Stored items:
========================================
### config.mk
export PLATFORM = sky130hd
export DESIGN_NAME = ssp_top
export DESIGN_NICKNAME = d
export VERILOG_FILES = /design/src/logic/ssp_pkg.sv /design/src/logic/ssp_sync2.sv /design/src/logic/ssp_top.sv
export SDC_FILE = /design/constraint.sdc
export NUM_CORES = 1
export LEC_CHECK = 0
export BUFFER_PORTS_ARGS = -buffer_cell sky130_fd_sc_hd__buf_4
export CAP_MARGIN = 20
export CORE_MARGIN = 1
export CORE_UTILIZATION = 52
export DETAILED_ROUTE_END_ITERATION = 8
export PLACE_DENSITY = 0.76
export SLEW_MARGIN = 20
export SYNTH_ARGS = -nofsm -noshare
export SYNTH_HDL_FRONTEND = slang
export SYNTH_SLANG_ARGS = --single-unit
### constraint.sdc
create_clock -name sys_clk -period 2.7 [get_ports sys_clk]
set_input_delay 0.81 -clock sys_clk [delete_from_list [all_inputs] [get_ports sys_clk]]
set_output_delay 0.81 -clock sys_clk [all_outputs]
set_load 0.01 [all_outputs]
### src/logic/ssp_pkg.sv
// Function
// - Address mode slave checks first character
// - Match sets receive flag, enables data out
// - Address match can wake sleeping system
// - Mismatch ignores whole transaction until deselect
// - Nine-bit characters compare low eight bits
// - Without preload, old shift contents go first
// - Preload one character while select high
// - Later character waits in transmit holding
// - Preload bit set enables preload behaviour
// - Daisy chain shifts n characters per transaction
// - Same input and output pad loops back
// - Three interrupt sources, each can wake a master
// - Enable set and clear registers, one-bit writes
// - Request while flag and enable both set
// - One request line, flags name the source
// - Master keeping clock asleep keeps core running
// - Master otherwise stops after current transaction
// - Slave keeps only receive wake, else drops
// - Reset, enable, receiver bits write synchronised
// - Data address writes transmit, reads receive
// - Mode two slave, mode three master
package ssp_pkg;

  // ************************************************
  // Register offsets
  // ************************************************
  localparam logic [7:0] OFS_CTRL_A = 8'h00;
  localparam logic [7:0] OFS_CTRL_B = 8'h04;
  localparam logic [7:0] OFS_DEBUG = 8'h08;
  localparam logic [7:0] OFS_BAUD = 8'h0A;
  localparam logic [7:0] OFS_IEN_CLR = 8'h0C;
  localparam logic [7:0] OFS_IEN_SET = 8'h0D;
  localparam logic [7:0] OFS_FLAGS = 8'h0E;
  localparam logic [7:0] OFS_STATUS = 8'h10;
  localparam logic [7:0] OFS_ADDR = 8'h14;
  localparam logic [7:0] OFS_DATA = 8'h18;

  // ************************************************
  // Field positions and values
  // ************************************************
  localparam int CA_SOFT_RESET = 0;
  localparam int CA_ENABLE = 1;
  localparam int CA_MODE = 2;
  localparam int CA_KEEP = 7;
  localparam int CA_OUTPUT_PAD_SELECT = 16;
  localparam int CA_INPUT_PAD_SELECT = 20;
  localparam int CA_FRAME_FORMAT_SELECT = 24;
  localparam int CA_CPHA = 28;
  localparam int CA_CPOL = 29;
  localparam int CA_DORD = 30;
  localparam int CB_CHAR_SIZE = 0;
  localparam int CB_PRELOAD = 6;
  localparam int CB_HWSEL = 13;
  localparam int CB_RXON = 17;
  localparam int FL_DRE = 0;
  localparam int FL_TXC = 1;
  localparam int FL_RXC = 2;
  localparam int ST_OVF = 2;
  localparam int ST_SYNC = 15;
  localparam int AD_MASK = 16;
  localparam int DBG_HALT = 0;

  localparam logic [31:0] CTRL_A_WMASK = 32'h7F33_019C;
  localparam logic [31:0] CTRL_B_WMASK = 32'h0000_2047;
  localparam logic [31:0] ADDR_WMASK = 32'h00FF_00FF;

  localparam logic [2:0] MODE_SLAVE = 3'h2;
  localparam logic [2:0] MODE_MASTER = 3'h3;
  localparam logic [3:0] FRAME_FORMAT_SELECT_ADDR = 4'h2;
  localparam logic [2:0] CHAR_SIZE_9 = 3'h1;

  // Pad index per selector value, entry 0 in the low bits
  localparam logic [7:0] DO_PAD_LUT = 8'h38;
  localparam logic [7:0] SCK_PAD_LUT = 8'hDD;
  localparam logic [7:0] SS_PAD_LUT = 8'h66;

  // ************************************************
  // Reset values and timing
  // ************************************************
  localparam logic [8:0] SHIFT_RESET = 9'h000;
  localparam logic [31:0] REG_RESET = 32'h0000_0000;
  localparam int CLK_PERIOD_NS = 5;
  localparam int SYNC_TIME_NS = 15;
  localparam int SYNC_CYCLES =
    (SYNC_TIME_NS + CLK_PERIOD_NS - 1) / CLK_PERIOD_NS;
  localparam logic [1:0] SYNC_LOAD = 2'(SYNC_CYCLES);

  typedef enum logic [1:0] {XF_IDLE, XF_ADDR, XF_DATA, XF_IGNORE} ssp_xfer_t;
  typedef enum logic {M_IDLE, M_RUN} ssp_mst_t;

endpackage

### src/logic/ssp_sync2.sv
module ssp_sync2 #(
  parameter int WIDTH = 4
) (
  input wire logic sys_clk,
  input wire logic reset_n,
  input wire logic [WIDTH-1:0] async_in,
  output logic [WIDTH-1:0] sync_out
);

  logic [WIDTH-1:0] meta_reg;

  always_ff @(posedge sys_clk or negedge reset_n)
  begin
    if (!reset_n)
    begin
      meta_reg <= '0;
      sync_out <= '0;
    end
    else
    begin
      meta_reg <= async_in;
      sync_out <= meta_reg;
    end
  end

endmodule

### src/logic/ssp_top.sv
module ssp_top (
  input wire logic sys_clk,
  input wire logic reset_n,
  input wire logic [7:0] reg_addr,
  input wire logic [31:0] reg_wdata,
  input wire logic reg_wr,
  input wire logic reg_rd,
  output logic [31:0] reg_rdata,
  input wire logic [3:0] pad_in,
  output logic [3:0] pad_out,
  output logic [3:0] pad_oe,
  input wire logic sleep_req,
  input wire logic debug_halt,
  output logic irq,
  output logic wake_req,
  output logic core_clk_req
);

  // ************************************************
  // Registers and decode
  // ************************************************
  logic [31:0] ctrl_a_reg, ctrl_b_reg, addr_reg;
  logic [7:0] baud_reg;
  logic dbg_reg;
  logic [2:0] ien_reg;
  logic flag_txc_reg, overflow_reg;
  logic [8:0] tx_hold_reg, rx_hold_reg, shift_reg;
  logic tx_valid_reg, rx_valid_reg;
  logic enable_reg, rx_on_reg, pend_en_reg, pend_rxon_reg, pend_soft_reset_reg;
  logic [1:0] sync_cnt_reg;
  logic [3:0] pad_sync;
  ssp_pkg::ssp_xfer_t xfer_reg;
  ssp_pkg::ssp_mst_t mst_reg;
  logic [3:0] bit_cnt_reg;
  logic [4:0] edge_cnt_reg;
  logic [7:0] baud_cnt_reg;
  logic m_sck_reg, sck_prev_reg, preloaded_reg;

  logic wr_a, wr_b, wr_data, rd_data, sync_apply, soft_clr;
  logic [2:0] mode;
  logic is_slave, is_master, keep_running, cpol, cpha, dord, char9;
  logic preload_en, hw_sel, addr_mode;
  logic [1:0] do_pad, sck_pad, ss_pad, din_pad;
  logic ss_low, din, sck_now, sample_edge, sel_active, drop_rx;
  logic [3:0] nbits;
  logic char_done, addr_match, keep_char, rx_store, tx_take;
  logic preload_fire, master_load, m_tick, m_bound, do_bit, do_en;
  logic [8:0] shift_next, char_word;
  logic [2:0] flags;
  logic [3:0] pad_out_next, pad_oe_next;

  assign wr_a = reg_wr && reg_addr == ssp_pkg::OFS_CTRL_A;
  assign wr_b = reg_wr && reg_addr == ssp_pkg::OFS_CTRL_B;
  assign wr_data = reg_wr && reg_addr == ssp_pkg::OFS_DATA;
  assign rd_data = reg_rd && reg_addr == ssp_pkg::OFS_DATA;

  assign mode = ctrl_a_reg[ssp_pkg::CA_MODE +: 3];
  assign is_slave = enable_reg && mode == ssp_pkg::MODE_SLAVE;
  assign is_master = enable_reg && mode == ssp_pkg::MODE_MASTER;
  assign keep_running = ctrl_a_reg[ssp_pkg::CA_KEEP];
  assign cpol = ctrl_a_reg[ssp_pkg::CA_CPOL];
  assign cpha = ctrl_a_reg[ssp_pkg::CA_CPHA];
  assign dord = ctrl_a_reg[ssp_pkg::CA_DORD];
  assign char9 = ctrl_b_reg[ssp_pkg::CB_CHAR_SIZE +: 3] == ssp_pkg::CHAR_SIZE_9;
  assign preload_en = ctrl_b_reg[ssp_pkg::CB_PRELOAD];
  assign hw_sel = ctrl_b_reg[ssp_pkg::CB_HWSEL];
  assign addr_mode = is_slave &&
    ctrl_a_reg[ssp_pkg::CA_FRAME_FORMAT_SELECT +: 4] == ssp_pkg::FRAME_FORMAT_SELECT_ADDR;
  assign nbits = char9 ? 4'h9 : 4'h8;

  // ************************************************
  // Write synchronisation
  // ************************************************
  // Reset, enable and receiver bits take effect a few cycles late
  assign sync_apply = sync_cnt_reg == 2'h1;
  assign soft_clr = sync_apply && pend_soft_reset_reg;

  always_ff @(posedge sys_clk or negedge reset_n)
  begin
    if (!reset_n)
    begin
      sync_cnt_reg <= 2'h0;
      pend_en_reg <= 1'b0;
      pend_rxon_reg <= 1'b0;
      pend_soft_reset_reg <= 1'b0;
      enable_reg <= 1'b0;
      rx_on_reg <= 1'b0;
    end
    else
    begin
      if (wr_a || wr_b)
      begin
        sync_cnt_reg <= ssp_pkg::SYNC_LOAD;
        if (wr_a)
        begin
          pend_en_reg <= reg_wdata[ssp_pkg::CA_ENABLE];
          pend_soft_reset_reg <= reg_wdata[ssp_pkg::CA_SOFT_RESET];
        end
        if (wr_b)
          pend_rxon_reg <= reg_wdata[ssp_pkg::CB_RXON];
      end
      else if (sync_cnt_reg != 2'h0)
        sync_cnt_reg <= sync_cnt_reg - 2'h1;
      if (soft_clr && !(wr_a || wr_b))
      begin
        enable_reg <= 1'b0;
        rx_on_reg <= 1'b0;
        pend_en_reg <= 1'b0;
        pend_rxon_reg <= 1'b0;
        pend_soft_reset_reg <= 1'b0;
      end
      else if (sync_apply && !(wr_a || wr_b))
      begin
        enable_reg <= pend_en_reg;
        rx_on_reg <= pend_rxon_reg;
      end
    end
  end

  // ************************************************
  // Configuration registers
  // ************************************************
  // Enable-protected fields are frozen while the unit runs
  always_ff @(posedge sys_clk or negedge reset_n)
  begin
    if (!reset_n)
    begin
      ctrl_a_reg <= ssp_pkg::REG_RESET;
      ctrl_b_reg <= ssp_pkg::REG_RESET;
      addr_reg <= ssp_pkg::REG_RESET;
      baud_reg <= 8'h00;
      ien_reg <= 3'h0;
      dbg_reg <= 1'b0;
    end
    else
    begin
      if (reg_wr && reg_addr == ssp_pkg::OFS_DEBUG)
        dbg_reg <= reg_wdata[ssp_pkg::DBG_HALT];
      if (soft_clr)
      begin
        ctrl_a_reg <= ssp_pkg::REG_RESET;
        ctrl_b_reg <= ssp_pkg::REG_RESET;
        addr_reg <= ssp_pkg::REG_RESET;
        baud_reg <= 8'h00;
        ien_reg <= 3'h0;
      end
      else
      begin
        if (wr_a && !enable_reg)
          ctrl_a_reg <= reg_wdata & ssp_pkg::CTRL_A_WMASK;
        if (wr_b && !enable_reg)
          ctrl_b_reg <= reg_wdata & ssp_pkg::CTRL_B_WMASK;
        if (reg_wr && reg_addr == ssp_pkg::OFS_ADDR && !enable_reg)
          addr_reg <= reg_wdata & ssp_pkg::ADDR_WMASK;
        if (reg_wr && reg_addr == ssp_pkg::OFS_BAUD && !enable_reg)
          baud_reg <= reg_wdata[7:0];
        if (reg_wr && reg_addr == ssp_pkg::OFS_IEN_SET)
          ien_reg <= ien_reg | reg_wdata[2:0];
        else if (reg_wr && reg_addr == ssp_pkg::OFS_IEN_CLR)
          ien_reg <= ien_reg & ~reg_wdata[2:0];
      end
    end
  end

  // ************************************************
  // Pads and clock edges
  // ************************************************
  ssp_sync2 #(.WIDTH(4)) u_pad_sync (
    .sys_clk(sys_clk),
    .reset_n(reset_n),
    .async_in(pad_in),
    .sync_out(pad_sync)
  );

  assign do_pad =
    ssp_pkg::DO_PAD_LUT[{ctrl_a_reg[ssp_pkg::CA_OUTPUT_PAD_SELECT +: 2], 1'b0} +: 2];
  assign sck_pad =
    ssp_pkg::SCK_PAD_LUT[{ctrl_a_reg[ssp_pkg::CA_OUTPUT_PAD_SELECT +: 2], 1'b0} +: 2];
  assign ss_pad =
    ssp_pkg::SS_PAD_LUT[{ctrl_a_reg[ssp_pkg::CA_OUTPUT_PAD_SELECT +: 2], 1'b0} +: 2];
  assign din_pad = ctrl_a_reg[ssp_pkg::CA_INPUT_PAD_SELECT +: 2];
  // Receiver reads the pad itself, so a shared pad loops back
  assign din = pad_sync[din_pad];
  assign ss_low = !pad_sync[ss_pad];
  assign sck_now = is_master ? m_sck_reg : pad_sync[sck_pad];
  assign sample_edge = sck_now != sck_prev_reg && sck_now == !(cpol ^ cpha);
  assign sel_active = (is_slave && ss_low) || mst_reg == ssp_pkg::M_RUN;
  assign drop_rx = is_slave && sleep_req && !keep_running;

  always_ff @(posedge sys_clk or negedge reset_n)
  begin
    if (!reset_n)
      sck_prev_reg <= 1'b0;
    else
      sck_prev_reg <= sck_now;
  end

  // ************************************************
  // Transaction state and shift engine
  // ************************************************
  always_ff @(posedge sys_clk or negedge reset_n)
  begin
    if (!reset_n)
      xfer_reg <= ssp_pkg::XF_IDLE;
    else if (!sel_active)
      xfer_reg <= ssp_pkg::XF_IDLE;
    else if (drop_rx)
      xfer_reg <= ssp_pkg::XF_IGNORE;
    else
      unique case (xfer_reg)
        ssp_pkg::XF_IDLE:
          xfer_reg <= addr_mode ? ssp_pkg::XF_ADDR : ssp_pkg::XF_DATA;
        ssp_pkg::XF_ADDR:
          if (char_done)
            xfer_reg <= addr_match ? ssp_pkg::XF_DATA :
              ssp_pkg::XF_IGNORE;
        ssp_pkg::XF_DATA, ssp_pkg::XF_IGNORE:
          xfer_reg <= xfer_reg;
      endcase
  end

  assign shift_next = dord ?
    (char9 ? {din, shift_reg[8:1]} : {1'b0, din, shift_reg[7:1]}) :
    (char9 ? {shift_reg[7:0], din} : {1'b0, shift_reg[6:0], din});
  assign do_bit = dord ? shift_reg[0] : (char9 ? shift_reg[8] : shift_reg[7]);
  assign char_done = sample_edge && xfer_reg != ssp_pkg::XF_IDLE &&
    bit_cnt_reg == nbits - 4'h1;
  assign char_word = char9 ? shift_next : {1'b0, shift_next[7:0]};
  // Ninth bit never takes part; masked bits are dont-care
  assign addr_match = ((shift_next[7:0] ^ addr_reg[7:0]) &
    ~addr_reg[ssp_pkg::AD_MASK +: 8]) == 8'h00;
  assign keep_char = xfer_reg == ssp_pkg::XF_DATA ||
    (xfer_reg == ssp_pkg::XF_ADDR && addr_match);
  assign rx_store = char_done && keep_char && rx_on_reg;
  assign preload_fire = is_slave && preload_en && !ss_low &&
    tx_valid_reg && !preloaded_reg;
  // Master reloads at each character boundary while data is queued
  assign tx_take = preload_fire || master_load ||
    (m_tick && m_bound && tx_valid_reg) ||
    (char_done && keep_char && tx_valid_reg && is_slave);

  always_ff @(posedge sys_clk or negedge reset_n)
  begin
    if (!reset_n)
      bit_cnt_reg <= 4'h0;
    else if (xfer_reg == ssp_pkg::XF_IDLE || char_done)
      bit_cnt_reg <= 4'h0;
    else if (sample_edge)
      bit_cnt_reg <= bit_cnt_reg + 4'h1;
  end

  // Old contents leave first unless a character was preloaded
  always_ff @(posedge sys_clk or negedge reset_n)
  begin
    if (!reset_n)
      shift_reg <= ssp_pkg::SHIFT_RESET;
    else if (soft_clr)
      shift_reg <= ssp_pkg::SHIFT_RESET;
    else if (tx_take)
      shift_reg <= tx_hold_reg;
    else if (sample_edge && xfer_reg != ssp_pkg::XF_IDLE)
      shift_reg <= shift_next;
  end

  // One preload per idle period; a later write waits in holding
  always_ff @(posedge sys_clk or negedge reset_n)
  begin
    if (!reset_n)
      preloaded_reg <= 1'b0;
    else if (ss_low || !is_slave)
      preloaded_reg <= 1'b0;
    else if (preload_fire)
      preloaded_reg <= 1'b1;
  end

  // ************************************************
  // Master clock and select
  // ************************************************
  // Data in passes the pad synchroniser; keep the divider at 3 or more
  assign master_load = is_master && mst_reg == ssp_pkg::M_IDLE &&
    tx_valid_reg && !(sleep_req && !keep_running);
  assign m_tick = mst_reg == ssp_pkg::M_RUN && baud_cnt_reg == baud_reg &&
    !(dbg_reg && debug_halt);
  assign m_bound = edge_cnt_reg == {nbits, 1'b0};

  always_ff @(posedge sys_clk or negedge reset_n)
  begin
    if (!reset_n)
    begin
      mst_reg <= ssp_pkg::M_IDLE;
      m_sck_reg <= 1'b0;
      edge_cnt_reg <= 5'h00;
      baud_cnt_reg <= 8'h00;
    end
    else if (!is_master)
    begin
      mst_reg <= ssp_pkg::M_IDLE;
      m_sck_reg <= cpol;
      edge_cnt_reg <= 5'h00;
      baud_cnt_reg <= 8'h00;
    end
    else
      unique case (mst_reg)
        ssp_pkg::M_IDLE:
        begin
          m_sck_reg <= cpol;
          edge_cnt_reg <= 5'h00;
          baud_cnt_reg <= 8'h00;
          if (master_load)
            mst_reg <= ssp_pkg::M_RUN;
        end
        ssp_pkg::M_RUN:
        begin
          baud_cnt_reg <= m_tick ? 8'h00 : baud_cnt_reg + 8'h01;
          if (m_tick && m_bound)
          begin
            edge_cnt_reg <= 5'h00;
            // Stay selected while more characters are queued
            if (!tx_valid_reg)
              mst_reg <= ssp_pkg::M_IDLE;
          end
          else if (m_tick)
          begin
            m_sck_reg <= !m_sck_reg;
            edge_cnt_reg <= edge_cnt_reg + 5'h01;
          end
        end
      endcase
  end

  // ************************************************
  // Holding registers and flags
  // ************************************************
  always_ff @(posedge sys_clk or negedge reset_n)
  begin
    if (!reset_n)
    begin
      tx_hold_reg <= 9'h000;
      tx_valid_reg <= 1'b0;
    end
    else if (soft_clr)
      tx_valid_reg <= 1'b0;
    else if (wr_data)
    begin
      tx_hold_reg <= reg_wdata[8:0];
      tx_valid_reg <= 1'b1;
    end
    else if (tx_take || (m_tick && m_bound && tx_valid_reg))
      tx_valid_reg <= 1'b0;
  end

  always_ff @(posedge sys_clk or negedge reset_n)
  begin
    if (!reset_n)
    begin
      rx_hold_reg <= 9'h000;
      rx_valid_reg <= 1'b0;
      overflow_reg <= 1'b0;
    end
    else if (soft_clr)
    begin
      rx_valid_reg <= 1'b0;
      overflow_reg <= 1'b0;
    end
    else
    begin
      if (rx_store)
      begin
        rx_hold_reg <= char_word;
        rx_valid_reg <= 1'b1;
      end
      else if (rd_data)
        rx_valid_reg <= 1'b0;
      if (rx_store && rx_valid_reg && !rd_data)
        overflow_reg <= 1'b1;
      else if (!rx_on_reg || (reg_wr && reg_addr == ssp_pkg::OFS_STATUS &&
               reg_wdata[ssp_pkg::ST_OVF]))
        overflow_reg <= 1'b0;
    end
  end

  // Release after a kept transaction, or end of a master run
  always_ff @(posedge sys_clk or negedge reset_n)
  begin
    if (!reset_n)
      flag_txc_reg <= 1'b0;
    else if (soft_clr)
      flag_txc_reg <= 1'b0;
    else if (xfer_reg == ssp_pkg::XF_DATA && !sel_active)
      flag_txc_reg <= 1'b1;
    else if (reg_wr && reg_addr == ssp_pkg::OFS_FLAGS &&
             reg_wdata[ssp_pkg::FL_TXC])
      flag_txc_reg <= 1'b0;
  end

  assign flags = {rx_valid_reg, flag_txc_reg, !tx_valid_reg};

  always_ff @(posedge sys_clk or negedge reset_n)
  begin
    if (!reset_n)
    begin
      irq <= 1'b0;
      wake_req <= 1'b0;
    end
    else
    begin
      irq <= |(flags & ien_reg);
      wake_req <= sleep_req && (is_master ? |(flags & ien_reg) :
        keep_running && flags[ssp_pkg::FL_RXC] &&
        ien_reg[ssp_pkg::FL_RXC]);
    end
  end

  assign core_clk_req = !sleep_req || keep_running ||
    mst_reg == ssp_pkg::M_RUN;

  // ************************************************
  // Pad drive and read data
  // ************************************************
  assign do_en = xfer_reg == ssp_pkg::XF_DATA;

  always_comb
  begin
    for (int p = 0; p < 4; p++)
    begin
      pad_out_next[p] = 1'b0;
      pad_oe_next[p] = 1'b0;
      if (2'(p) == do_pad)
      begin
        pad_out_next[p] = do_bit;
        pad_oe_next[p] = do_en;
      end
      else if (is_master && 2'(p) == sck_pad)
      begin
        pad_out_next[p] = m_sck_reg;
        pad_oe_next[p] = 1'b1;
      end
      else if (is_master && hw_sel && 2'(p) == ss_pad)
      begin
        pad_out_next[p] = mst_reg != ssp_pkg::M_RUN;
        pad_oe_next[p] = 1'b1;
      end
    end
  end

  always_ff @(posedge sys_clk or negedge reset_n)
  begin
    if (!reset_n)
    begin
      pad_out <= 4'h0;
      pad_oe <= 4'h0;
      reg_rdata <= 32'h0000_0000;
    end
    else
    begin
      pad_out <= pad_out_next;
      pad_oe <= pad_oe_next;
      reg_rdata <= 32'h0000_0000;
      if (reg_rd)
        unique case (reg_addr)
          ssp_pkg::OFS_CTRL_A:
            reg_rdata <= ctrl_a_reg | {30'h0, pend_en_reg, pend_soft_reset_reg};
          ssp_pkg::OFS_CTRL_B:
            reg_rdata <= ctrl_b_reg | {14'h0, pend_rxon_reg, 17'h0};
          ssp_pkg::OFS_DEBUG: reg_rdata <= {31'h0, dbg_reg};
          ssp_pkg::OFS_BAUD: reg_rdata <= {24'h0, baud_reg};
          ssp_pkg::OFS_IEN_CLR, ssp_pkg::OFS_IEN_SET:
            reg_rdata <= {29'h0, ien_reg};
          ssp_pkg::OFS_FLAGS: reg_rdata <= {29'h0, flags};
          ssp_pkg::OFS_STATUS:
            reg_rdata <= {16'h0, sync_cnt_reg != 2'h0, 12'h0,
              overflow_reg, 2'h0};
          ssp_pkg::OFS_ADDR: reg_rdata <= addr_reg;
          ssp_pkg::OFS_DATA: reg_rdata <= {23'h0, rx_hold_reg};
          default: reg_rdata <= 32'h0000_0000;
        endcase
    end
  end
endmodule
========================================
**Problem to work on**:
Wherever the string "waits" occurs in the data, copy the line that holds it.

**Response**:
// - Later character waits in transmit holding
  // One preload per idle period; a later write waits in holding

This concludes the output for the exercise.